Megan Feil, January 3, 2017
Norwegian Investigators Bust Child Pornography Racket over Dark Web
January 3, 2017
A yearlong investigation has busted a huge child pornography racket and resulted in a seizure of 150 Terabytes of pornographic material. Out of 51 accused, 20 so far have been arrested.
New Nationalist in a news piece titled – 150 Terabytes! Norway Busts Largest Dark Web, Child Porn Networks in History — US, UK Media Ignore Story says:
It’s one of the largest child sex abuse cases in history. A year-long special investigation called “Operation Darkroom” resulted in the seizure of 150 terabytes of data material in the form of photos, movies and chat logs containing atrocities against children as young as infancy, Norwegian police announced at a news conference in late November.
The investigation has opened a Pandora’s box of pedophiles. The accused list mostly comprises of educated individuals like politicians, lawyers, teachers, and a police officer too. Most accused are yet to be apprehended by the investigators.
Despite the bust happening in November followed by a press conference, US and UK based media has turned a blind eye towards this happening. The news report further states:
The Library of Congress holds about 600 terabytes of Web data. Its online archive grows at a rate of about 5 terabytes per month. Also note the horrifically sadistic nature of the material seized. And note that police are investigating the reach as worldwide, which means it involves a massive scale of evil filth. But nobody in the criminally compliant mainstream media thinks its newsworthy.
It might be possible that the world media was busy with US Presidential elections, thus its reporting was very low key. An interesting take away from this entire sad episode – the Dark Web is not a hideout of hackers, terrorists, drug dealers, and hitmen – seemingly upright citizens lurk on Dark Web too.

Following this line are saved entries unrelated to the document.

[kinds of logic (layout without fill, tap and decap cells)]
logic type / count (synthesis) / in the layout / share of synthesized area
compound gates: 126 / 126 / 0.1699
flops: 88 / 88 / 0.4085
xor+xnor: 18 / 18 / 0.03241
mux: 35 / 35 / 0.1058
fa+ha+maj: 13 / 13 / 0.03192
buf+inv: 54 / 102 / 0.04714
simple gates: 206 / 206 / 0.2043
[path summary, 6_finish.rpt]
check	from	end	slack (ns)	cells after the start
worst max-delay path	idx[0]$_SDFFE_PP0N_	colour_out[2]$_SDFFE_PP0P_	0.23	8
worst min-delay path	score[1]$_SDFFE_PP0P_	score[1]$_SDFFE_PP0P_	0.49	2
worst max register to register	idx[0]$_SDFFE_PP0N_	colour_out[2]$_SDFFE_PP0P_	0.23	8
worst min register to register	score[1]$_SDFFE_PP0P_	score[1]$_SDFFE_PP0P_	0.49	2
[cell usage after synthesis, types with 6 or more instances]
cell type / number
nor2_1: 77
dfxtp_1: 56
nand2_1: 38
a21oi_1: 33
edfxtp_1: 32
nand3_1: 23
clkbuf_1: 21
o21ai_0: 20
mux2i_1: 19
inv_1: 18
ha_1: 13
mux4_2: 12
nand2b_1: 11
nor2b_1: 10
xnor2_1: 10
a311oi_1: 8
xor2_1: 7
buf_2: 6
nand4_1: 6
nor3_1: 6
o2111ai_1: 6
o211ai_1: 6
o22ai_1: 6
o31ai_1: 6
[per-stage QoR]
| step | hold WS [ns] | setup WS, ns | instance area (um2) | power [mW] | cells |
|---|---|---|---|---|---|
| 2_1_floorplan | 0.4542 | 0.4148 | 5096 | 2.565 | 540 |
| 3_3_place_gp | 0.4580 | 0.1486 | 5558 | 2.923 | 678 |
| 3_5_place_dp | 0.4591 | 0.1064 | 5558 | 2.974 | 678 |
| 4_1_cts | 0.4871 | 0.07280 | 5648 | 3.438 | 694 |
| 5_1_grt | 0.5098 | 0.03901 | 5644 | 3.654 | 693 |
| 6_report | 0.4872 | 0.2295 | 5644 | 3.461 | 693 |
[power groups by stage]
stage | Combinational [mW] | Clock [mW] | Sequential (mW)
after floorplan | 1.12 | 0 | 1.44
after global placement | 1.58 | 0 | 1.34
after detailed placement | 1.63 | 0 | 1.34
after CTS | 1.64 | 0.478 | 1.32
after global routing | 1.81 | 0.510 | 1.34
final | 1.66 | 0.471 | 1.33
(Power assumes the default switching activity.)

Vishal Ingole, January 3, 2017
HonkinNews: Third Google Legacy Video Now Available
January 3, 2017
Google: The Digital Gutenberg presents findings from Stephen E Arnold’s monograph about the Google system from 2007 to 2009. Topics covered in the video include how Google has become a digital version of the old Bell Telephone Yellow Pages.
Like the print Yellow Pages, changing the business model is very difficult. As a result, Google remains a one-trick pony riding advertising and saddled with an approach which depends on the fast eroding desktop search model. Google’s behavior — which some insist on calling monopolistic — is under attack by regulators in Europe. Can Google adapt?